■ What you should do
The first line of the entries through the line bearing "7.16 | 2.4 |": copy these lines exactly and return nothing else.

■ Task material
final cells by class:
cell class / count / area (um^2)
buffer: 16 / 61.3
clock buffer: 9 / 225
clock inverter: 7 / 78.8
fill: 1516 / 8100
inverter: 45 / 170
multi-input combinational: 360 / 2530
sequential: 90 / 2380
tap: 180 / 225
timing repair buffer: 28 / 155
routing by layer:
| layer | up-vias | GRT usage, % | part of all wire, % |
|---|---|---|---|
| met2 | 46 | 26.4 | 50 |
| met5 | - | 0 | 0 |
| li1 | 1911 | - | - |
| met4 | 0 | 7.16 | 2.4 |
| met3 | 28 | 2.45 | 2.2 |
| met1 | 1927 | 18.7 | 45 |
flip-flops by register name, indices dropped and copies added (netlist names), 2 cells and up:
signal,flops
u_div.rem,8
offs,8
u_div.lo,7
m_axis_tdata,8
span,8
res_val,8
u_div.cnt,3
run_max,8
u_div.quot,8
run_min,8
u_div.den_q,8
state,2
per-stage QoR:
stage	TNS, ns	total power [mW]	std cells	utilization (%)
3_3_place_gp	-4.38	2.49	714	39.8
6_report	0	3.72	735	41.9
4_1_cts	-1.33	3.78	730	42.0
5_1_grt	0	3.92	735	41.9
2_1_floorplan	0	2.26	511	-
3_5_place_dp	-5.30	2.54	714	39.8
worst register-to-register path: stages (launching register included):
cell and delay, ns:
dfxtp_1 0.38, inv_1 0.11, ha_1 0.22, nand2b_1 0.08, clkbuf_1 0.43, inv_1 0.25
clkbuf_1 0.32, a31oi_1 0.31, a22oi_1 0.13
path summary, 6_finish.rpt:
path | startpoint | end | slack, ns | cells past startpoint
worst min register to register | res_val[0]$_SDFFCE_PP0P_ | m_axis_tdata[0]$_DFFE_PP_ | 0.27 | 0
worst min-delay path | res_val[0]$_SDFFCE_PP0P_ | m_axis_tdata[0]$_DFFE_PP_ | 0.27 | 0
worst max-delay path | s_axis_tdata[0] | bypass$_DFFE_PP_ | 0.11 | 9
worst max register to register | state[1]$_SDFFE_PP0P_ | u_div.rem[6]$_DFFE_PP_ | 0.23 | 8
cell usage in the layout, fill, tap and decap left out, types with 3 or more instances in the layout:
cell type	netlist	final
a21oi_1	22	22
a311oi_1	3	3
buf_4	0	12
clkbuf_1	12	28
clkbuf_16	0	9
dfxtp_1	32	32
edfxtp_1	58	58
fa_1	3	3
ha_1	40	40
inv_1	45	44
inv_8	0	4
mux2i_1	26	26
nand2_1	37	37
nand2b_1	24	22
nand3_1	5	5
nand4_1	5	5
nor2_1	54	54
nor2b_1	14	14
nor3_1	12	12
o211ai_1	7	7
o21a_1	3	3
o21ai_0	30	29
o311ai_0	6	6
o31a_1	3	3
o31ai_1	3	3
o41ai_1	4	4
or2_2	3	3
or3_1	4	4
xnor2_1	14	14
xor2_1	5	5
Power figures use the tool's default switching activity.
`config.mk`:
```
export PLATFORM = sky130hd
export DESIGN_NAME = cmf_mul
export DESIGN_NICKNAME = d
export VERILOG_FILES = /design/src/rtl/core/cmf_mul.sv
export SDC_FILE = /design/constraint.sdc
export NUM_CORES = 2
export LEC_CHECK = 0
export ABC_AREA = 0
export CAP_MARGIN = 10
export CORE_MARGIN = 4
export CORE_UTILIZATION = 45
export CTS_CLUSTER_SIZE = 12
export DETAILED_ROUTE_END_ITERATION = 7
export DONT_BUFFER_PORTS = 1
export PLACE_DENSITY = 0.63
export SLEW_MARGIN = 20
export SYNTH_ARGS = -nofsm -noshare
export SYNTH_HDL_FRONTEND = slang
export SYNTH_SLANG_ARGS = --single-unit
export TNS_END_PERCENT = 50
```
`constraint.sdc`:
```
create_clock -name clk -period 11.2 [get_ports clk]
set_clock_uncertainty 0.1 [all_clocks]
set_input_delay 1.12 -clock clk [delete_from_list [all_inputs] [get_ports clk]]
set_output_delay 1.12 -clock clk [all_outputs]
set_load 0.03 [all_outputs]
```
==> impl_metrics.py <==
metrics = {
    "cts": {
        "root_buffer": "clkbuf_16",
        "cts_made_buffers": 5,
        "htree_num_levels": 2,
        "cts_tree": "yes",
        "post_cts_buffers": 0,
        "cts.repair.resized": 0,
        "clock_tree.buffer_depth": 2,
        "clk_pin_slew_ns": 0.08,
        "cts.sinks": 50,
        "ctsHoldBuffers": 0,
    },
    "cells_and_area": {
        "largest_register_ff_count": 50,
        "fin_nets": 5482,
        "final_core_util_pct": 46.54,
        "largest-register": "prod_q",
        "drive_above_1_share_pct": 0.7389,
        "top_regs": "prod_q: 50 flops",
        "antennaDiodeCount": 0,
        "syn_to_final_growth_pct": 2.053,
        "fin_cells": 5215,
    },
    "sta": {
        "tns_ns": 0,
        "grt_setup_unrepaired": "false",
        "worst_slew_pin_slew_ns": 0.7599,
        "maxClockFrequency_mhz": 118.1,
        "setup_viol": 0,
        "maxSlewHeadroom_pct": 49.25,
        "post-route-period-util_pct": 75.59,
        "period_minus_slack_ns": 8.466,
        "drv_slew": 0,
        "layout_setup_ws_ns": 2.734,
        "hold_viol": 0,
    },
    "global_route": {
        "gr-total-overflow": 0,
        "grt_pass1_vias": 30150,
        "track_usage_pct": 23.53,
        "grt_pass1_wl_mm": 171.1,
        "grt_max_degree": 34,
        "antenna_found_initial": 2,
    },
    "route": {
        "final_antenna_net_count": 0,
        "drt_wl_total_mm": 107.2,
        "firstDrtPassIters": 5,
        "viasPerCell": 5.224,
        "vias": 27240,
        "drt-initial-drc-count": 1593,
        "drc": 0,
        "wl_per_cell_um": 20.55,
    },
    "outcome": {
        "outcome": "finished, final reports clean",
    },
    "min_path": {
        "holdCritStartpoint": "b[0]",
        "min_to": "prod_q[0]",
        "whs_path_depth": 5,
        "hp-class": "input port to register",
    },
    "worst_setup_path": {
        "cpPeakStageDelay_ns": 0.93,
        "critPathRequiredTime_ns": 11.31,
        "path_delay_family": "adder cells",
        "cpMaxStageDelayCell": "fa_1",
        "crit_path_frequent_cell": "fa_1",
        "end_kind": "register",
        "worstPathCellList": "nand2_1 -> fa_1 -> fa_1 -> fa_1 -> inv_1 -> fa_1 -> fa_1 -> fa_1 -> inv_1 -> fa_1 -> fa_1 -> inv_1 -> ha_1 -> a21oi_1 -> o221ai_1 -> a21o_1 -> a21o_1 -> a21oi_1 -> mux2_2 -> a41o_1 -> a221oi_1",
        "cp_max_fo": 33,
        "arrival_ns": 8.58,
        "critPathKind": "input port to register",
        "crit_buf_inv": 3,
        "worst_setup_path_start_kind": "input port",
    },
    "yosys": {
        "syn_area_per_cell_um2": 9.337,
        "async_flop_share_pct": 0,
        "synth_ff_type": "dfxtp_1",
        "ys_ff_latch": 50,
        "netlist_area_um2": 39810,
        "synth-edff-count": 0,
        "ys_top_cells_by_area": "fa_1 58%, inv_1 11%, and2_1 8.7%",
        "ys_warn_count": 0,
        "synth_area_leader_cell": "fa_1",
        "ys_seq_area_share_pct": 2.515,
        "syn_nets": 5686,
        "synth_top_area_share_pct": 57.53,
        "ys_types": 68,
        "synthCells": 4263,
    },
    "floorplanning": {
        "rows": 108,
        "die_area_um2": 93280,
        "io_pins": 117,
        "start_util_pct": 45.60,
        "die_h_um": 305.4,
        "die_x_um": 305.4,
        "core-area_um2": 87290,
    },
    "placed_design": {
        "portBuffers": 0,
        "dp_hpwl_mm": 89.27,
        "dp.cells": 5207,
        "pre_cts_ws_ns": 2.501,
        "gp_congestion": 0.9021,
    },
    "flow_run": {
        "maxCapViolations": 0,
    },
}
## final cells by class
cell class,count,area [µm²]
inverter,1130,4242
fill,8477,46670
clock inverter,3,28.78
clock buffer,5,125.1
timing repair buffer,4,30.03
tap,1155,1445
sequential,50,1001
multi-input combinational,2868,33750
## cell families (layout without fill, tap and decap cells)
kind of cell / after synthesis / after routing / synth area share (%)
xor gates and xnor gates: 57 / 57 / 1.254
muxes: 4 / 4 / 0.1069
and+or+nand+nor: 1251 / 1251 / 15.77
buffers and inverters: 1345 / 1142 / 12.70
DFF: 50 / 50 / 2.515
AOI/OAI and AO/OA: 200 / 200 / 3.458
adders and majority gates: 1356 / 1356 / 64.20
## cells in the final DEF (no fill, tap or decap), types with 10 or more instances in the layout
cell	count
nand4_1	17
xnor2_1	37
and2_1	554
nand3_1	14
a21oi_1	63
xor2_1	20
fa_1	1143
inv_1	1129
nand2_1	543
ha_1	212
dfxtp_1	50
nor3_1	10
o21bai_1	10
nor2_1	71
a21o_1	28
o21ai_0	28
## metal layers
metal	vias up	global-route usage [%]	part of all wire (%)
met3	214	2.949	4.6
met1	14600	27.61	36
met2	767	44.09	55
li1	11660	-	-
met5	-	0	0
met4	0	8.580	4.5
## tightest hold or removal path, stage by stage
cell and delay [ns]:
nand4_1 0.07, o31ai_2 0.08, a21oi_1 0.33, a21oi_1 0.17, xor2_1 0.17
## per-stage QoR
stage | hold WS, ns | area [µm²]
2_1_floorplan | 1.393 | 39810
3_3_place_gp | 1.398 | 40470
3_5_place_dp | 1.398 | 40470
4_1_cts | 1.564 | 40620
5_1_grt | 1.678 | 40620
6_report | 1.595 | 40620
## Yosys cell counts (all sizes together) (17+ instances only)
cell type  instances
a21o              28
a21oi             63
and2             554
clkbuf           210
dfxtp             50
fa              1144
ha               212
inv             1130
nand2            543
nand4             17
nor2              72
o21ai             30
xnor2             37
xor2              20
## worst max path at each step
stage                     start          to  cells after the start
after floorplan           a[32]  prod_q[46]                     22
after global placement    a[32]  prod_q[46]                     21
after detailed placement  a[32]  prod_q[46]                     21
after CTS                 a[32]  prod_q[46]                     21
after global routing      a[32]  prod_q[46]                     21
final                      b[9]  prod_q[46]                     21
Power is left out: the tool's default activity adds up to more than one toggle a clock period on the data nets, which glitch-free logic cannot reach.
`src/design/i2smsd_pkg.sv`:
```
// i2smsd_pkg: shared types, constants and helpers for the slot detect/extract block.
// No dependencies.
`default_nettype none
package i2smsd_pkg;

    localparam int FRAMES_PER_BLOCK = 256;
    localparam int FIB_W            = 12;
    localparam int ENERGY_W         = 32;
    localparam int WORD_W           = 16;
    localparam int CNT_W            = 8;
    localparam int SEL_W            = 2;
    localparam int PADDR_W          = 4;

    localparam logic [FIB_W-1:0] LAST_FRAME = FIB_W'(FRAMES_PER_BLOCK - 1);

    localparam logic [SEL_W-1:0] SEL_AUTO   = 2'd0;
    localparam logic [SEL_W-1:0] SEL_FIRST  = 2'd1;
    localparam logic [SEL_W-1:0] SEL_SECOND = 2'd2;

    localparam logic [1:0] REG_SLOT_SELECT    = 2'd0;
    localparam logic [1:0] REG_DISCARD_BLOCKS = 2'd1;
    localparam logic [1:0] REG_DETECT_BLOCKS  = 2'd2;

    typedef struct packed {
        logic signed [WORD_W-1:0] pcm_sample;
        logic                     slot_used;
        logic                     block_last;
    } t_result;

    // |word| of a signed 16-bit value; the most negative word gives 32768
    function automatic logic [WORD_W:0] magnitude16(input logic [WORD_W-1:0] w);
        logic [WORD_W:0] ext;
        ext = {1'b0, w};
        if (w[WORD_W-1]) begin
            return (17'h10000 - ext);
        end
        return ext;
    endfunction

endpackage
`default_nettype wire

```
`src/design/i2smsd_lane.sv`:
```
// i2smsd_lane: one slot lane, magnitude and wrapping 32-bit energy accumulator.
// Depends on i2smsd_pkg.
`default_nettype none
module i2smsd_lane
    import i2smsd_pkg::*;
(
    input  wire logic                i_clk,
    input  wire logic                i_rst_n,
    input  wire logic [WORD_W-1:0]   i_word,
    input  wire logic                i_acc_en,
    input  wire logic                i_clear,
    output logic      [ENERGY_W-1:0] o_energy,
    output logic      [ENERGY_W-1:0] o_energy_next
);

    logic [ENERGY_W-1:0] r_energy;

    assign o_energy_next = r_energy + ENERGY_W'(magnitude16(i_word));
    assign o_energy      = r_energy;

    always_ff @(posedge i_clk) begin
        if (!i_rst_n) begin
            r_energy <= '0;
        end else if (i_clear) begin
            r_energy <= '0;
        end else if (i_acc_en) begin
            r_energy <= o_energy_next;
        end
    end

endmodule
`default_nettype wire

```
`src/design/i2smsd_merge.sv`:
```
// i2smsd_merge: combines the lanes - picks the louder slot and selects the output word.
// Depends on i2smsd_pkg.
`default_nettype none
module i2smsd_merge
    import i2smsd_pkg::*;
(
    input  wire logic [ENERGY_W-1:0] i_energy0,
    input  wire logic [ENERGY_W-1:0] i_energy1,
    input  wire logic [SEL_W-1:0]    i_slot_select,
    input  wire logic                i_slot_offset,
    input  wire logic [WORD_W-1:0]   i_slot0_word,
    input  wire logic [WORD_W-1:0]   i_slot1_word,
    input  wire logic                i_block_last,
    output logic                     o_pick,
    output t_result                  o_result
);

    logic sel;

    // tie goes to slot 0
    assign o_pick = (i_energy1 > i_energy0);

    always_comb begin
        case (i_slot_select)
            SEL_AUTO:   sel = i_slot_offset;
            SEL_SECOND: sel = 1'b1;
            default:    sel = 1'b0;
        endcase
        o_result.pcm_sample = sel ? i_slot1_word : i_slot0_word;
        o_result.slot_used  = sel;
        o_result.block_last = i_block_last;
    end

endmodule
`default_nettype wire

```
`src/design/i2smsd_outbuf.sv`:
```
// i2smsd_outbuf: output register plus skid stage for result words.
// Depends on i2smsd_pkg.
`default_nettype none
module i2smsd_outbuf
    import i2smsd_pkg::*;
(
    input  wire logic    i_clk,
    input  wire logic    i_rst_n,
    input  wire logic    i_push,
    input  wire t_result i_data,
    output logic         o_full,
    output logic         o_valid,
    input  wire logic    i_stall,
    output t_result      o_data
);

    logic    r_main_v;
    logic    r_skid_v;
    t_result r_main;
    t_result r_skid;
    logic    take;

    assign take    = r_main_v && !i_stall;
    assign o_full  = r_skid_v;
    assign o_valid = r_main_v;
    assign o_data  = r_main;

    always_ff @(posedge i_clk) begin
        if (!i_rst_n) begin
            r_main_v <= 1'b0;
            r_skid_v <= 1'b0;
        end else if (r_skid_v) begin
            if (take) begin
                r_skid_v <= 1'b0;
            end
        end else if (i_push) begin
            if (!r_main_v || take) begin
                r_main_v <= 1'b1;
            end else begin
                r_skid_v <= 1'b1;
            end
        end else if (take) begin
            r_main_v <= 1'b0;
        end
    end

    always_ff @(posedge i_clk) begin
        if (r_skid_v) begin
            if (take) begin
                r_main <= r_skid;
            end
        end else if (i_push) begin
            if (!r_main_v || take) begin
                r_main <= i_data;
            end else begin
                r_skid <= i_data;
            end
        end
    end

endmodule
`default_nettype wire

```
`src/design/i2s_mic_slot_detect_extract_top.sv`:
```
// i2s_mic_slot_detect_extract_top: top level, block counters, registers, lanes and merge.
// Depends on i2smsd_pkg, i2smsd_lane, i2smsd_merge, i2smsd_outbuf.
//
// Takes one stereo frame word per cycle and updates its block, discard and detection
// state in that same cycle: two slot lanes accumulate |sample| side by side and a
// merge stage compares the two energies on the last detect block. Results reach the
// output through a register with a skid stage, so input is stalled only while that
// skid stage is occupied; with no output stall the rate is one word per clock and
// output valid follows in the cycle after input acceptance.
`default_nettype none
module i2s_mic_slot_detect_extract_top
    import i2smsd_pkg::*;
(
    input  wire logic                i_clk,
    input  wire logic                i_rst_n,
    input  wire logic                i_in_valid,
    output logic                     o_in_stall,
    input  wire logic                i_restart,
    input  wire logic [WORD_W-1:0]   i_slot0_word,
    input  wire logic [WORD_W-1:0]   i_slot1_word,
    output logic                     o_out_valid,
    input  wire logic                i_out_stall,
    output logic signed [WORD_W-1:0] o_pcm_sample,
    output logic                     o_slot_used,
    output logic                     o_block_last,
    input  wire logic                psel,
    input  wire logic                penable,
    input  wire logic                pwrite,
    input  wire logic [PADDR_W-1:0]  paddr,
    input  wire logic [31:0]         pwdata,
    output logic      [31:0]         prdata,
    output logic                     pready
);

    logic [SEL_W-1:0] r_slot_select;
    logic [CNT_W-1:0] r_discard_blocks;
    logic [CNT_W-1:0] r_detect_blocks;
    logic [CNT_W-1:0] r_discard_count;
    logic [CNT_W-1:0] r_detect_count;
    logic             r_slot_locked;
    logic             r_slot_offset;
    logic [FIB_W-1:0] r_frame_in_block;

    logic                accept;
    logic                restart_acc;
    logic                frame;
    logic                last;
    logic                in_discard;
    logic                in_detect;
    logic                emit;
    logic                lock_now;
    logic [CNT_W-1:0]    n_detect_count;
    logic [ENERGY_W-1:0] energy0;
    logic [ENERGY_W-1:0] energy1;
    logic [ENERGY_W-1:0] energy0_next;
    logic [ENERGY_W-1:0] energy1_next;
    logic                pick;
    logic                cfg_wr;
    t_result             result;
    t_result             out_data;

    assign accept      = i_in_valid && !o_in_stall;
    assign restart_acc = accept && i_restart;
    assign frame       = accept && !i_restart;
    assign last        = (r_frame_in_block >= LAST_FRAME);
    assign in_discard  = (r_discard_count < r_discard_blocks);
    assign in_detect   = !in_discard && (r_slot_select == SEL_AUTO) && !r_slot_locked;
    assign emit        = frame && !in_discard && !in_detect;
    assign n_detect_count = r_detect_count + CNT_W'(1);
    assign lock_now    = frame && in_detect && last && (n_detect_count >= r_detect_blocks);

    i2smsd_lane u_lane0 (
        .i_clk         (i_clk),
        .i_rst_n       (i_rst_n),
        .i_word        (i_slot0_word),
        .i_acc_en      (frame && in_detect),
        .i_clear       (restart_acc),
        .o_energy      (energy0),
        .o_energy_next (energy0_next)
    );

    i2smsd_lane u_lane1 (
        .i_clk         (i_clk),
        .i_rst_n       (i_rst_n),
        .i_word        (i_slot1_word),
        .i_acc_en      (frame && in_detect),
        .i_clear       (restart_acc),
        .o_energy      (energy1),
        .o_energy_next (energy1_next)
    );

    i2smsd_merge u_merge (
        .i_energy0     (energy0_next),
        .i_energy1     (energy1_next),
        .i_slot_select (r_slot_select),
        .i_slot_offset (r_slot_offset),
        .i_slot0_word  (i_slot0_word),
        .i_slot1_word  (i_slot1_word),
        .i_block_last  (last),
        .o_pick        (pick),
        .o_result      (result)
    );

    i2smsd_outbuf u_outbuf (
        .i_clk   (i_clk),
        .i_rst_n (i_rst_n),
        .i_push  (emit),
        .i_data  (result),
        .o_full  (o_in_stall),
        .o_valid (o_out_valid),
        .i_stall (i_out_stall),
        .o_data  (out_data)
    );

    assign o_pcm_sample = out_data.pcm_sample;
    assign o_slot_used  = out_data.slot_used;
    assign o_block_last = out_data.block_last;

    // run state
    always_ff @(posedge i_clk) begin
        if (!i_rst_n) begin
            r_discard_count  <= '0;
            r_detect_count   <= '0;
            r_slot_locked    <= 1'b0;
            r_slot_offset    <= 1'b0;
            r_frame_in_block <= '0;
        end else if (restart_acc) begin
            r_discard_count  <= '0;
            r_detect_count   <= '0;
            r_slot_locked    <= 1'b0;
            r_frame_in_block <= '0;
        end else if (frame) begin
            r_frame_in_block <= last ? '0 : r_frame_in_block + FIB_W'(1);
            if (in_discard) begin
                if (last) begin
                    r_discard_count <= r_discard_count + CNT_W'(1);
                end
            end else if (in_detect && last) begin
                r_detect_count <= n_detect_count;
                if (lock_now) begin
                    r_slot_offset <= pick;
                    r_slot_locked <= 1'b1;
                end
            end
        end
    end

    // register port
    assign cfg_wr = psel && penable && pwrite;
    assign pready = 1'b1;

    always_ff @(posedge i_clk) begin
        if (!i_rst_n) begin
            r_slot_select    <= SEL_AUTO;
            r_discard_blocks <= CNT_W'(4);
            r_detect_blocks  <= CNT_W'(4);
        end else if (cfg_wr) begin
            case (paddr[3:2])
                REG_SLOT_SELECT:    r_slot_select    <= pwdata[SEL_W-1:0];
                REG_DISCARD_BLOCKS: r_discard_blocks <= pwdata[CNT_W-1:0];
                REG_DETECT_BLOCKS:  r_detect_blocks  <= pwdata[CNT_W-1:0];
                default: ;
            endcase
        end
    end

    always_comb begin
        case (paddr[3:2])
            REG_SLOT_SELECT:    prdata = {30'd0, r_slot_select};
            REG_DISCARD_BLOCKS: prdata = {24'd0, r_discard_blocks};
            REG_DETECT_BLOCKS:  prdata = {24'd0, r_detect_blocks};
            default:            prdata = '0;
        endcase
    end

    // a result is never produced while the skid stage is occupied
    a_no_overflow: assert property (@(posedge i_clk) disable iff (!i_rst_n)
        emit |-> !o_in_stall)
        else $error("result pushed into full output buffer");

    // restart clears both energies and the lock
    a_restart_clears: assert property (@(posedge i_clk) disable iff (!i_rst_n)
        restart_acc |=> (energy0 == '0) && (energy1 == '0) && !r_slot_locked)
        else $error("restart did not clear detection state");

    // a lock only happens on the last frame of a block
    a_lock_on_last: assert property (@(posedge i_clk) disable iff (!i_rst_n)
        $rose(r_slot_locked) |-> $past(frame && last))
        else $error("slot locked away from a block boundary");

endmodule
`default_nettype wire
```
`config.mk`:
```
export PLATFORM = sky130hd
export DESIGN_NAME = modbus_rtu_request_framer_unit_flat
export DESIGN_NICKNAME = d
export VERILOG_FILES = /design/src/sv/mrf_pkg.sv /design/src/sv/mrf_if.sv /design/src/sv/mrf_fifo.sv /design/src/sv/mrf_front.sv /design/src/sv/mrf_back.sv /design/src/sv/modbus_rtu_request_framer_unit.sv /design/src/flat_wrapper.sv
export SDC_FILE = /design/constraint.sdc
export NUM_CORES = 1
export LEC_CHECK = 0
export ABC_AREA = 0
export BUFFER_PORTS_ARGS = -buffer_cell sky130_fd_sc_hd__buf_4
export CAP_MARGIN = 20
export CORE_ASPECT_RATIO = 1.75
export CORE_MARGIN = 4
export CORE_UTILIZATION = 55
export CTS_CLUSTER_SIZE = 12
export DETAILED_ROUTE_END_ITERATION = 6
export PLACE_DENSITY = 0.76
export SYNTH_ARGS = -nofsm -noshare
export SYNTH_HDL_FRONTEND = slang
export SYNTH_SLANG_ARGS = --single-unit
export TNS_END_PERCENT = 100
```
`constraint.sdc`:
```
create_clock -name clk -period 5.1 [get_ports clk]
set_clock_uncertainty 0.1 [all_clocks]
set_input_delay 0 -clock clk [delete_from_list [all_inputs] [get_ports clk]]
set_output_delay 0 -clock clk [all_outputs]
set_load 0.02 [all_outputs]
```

■ Worked solution
final cells by class:
cell class / count / area (um^2)
buffer: 16 / 61.3
clock buffer: 9 / 225
clock inverter: 7 / 78.8
fill: 1516 / 8100
inverter: 45 / 170
multi-input combinational: 360 / 2530
sequential: 90 / 2380
tap: 180 / 225
timing repair buffer: 28 / 155
routing by layer:
| layer | up-vias | GRT usage, % | part of all wire, % |
|---|---|---|---|
| met2 | 46 | 26.4 | 50 |
| met5 | - | 0 | 0 |
| li1 | 1911 | - | - |
| met4 | 0 | 7.16 | 2.4 |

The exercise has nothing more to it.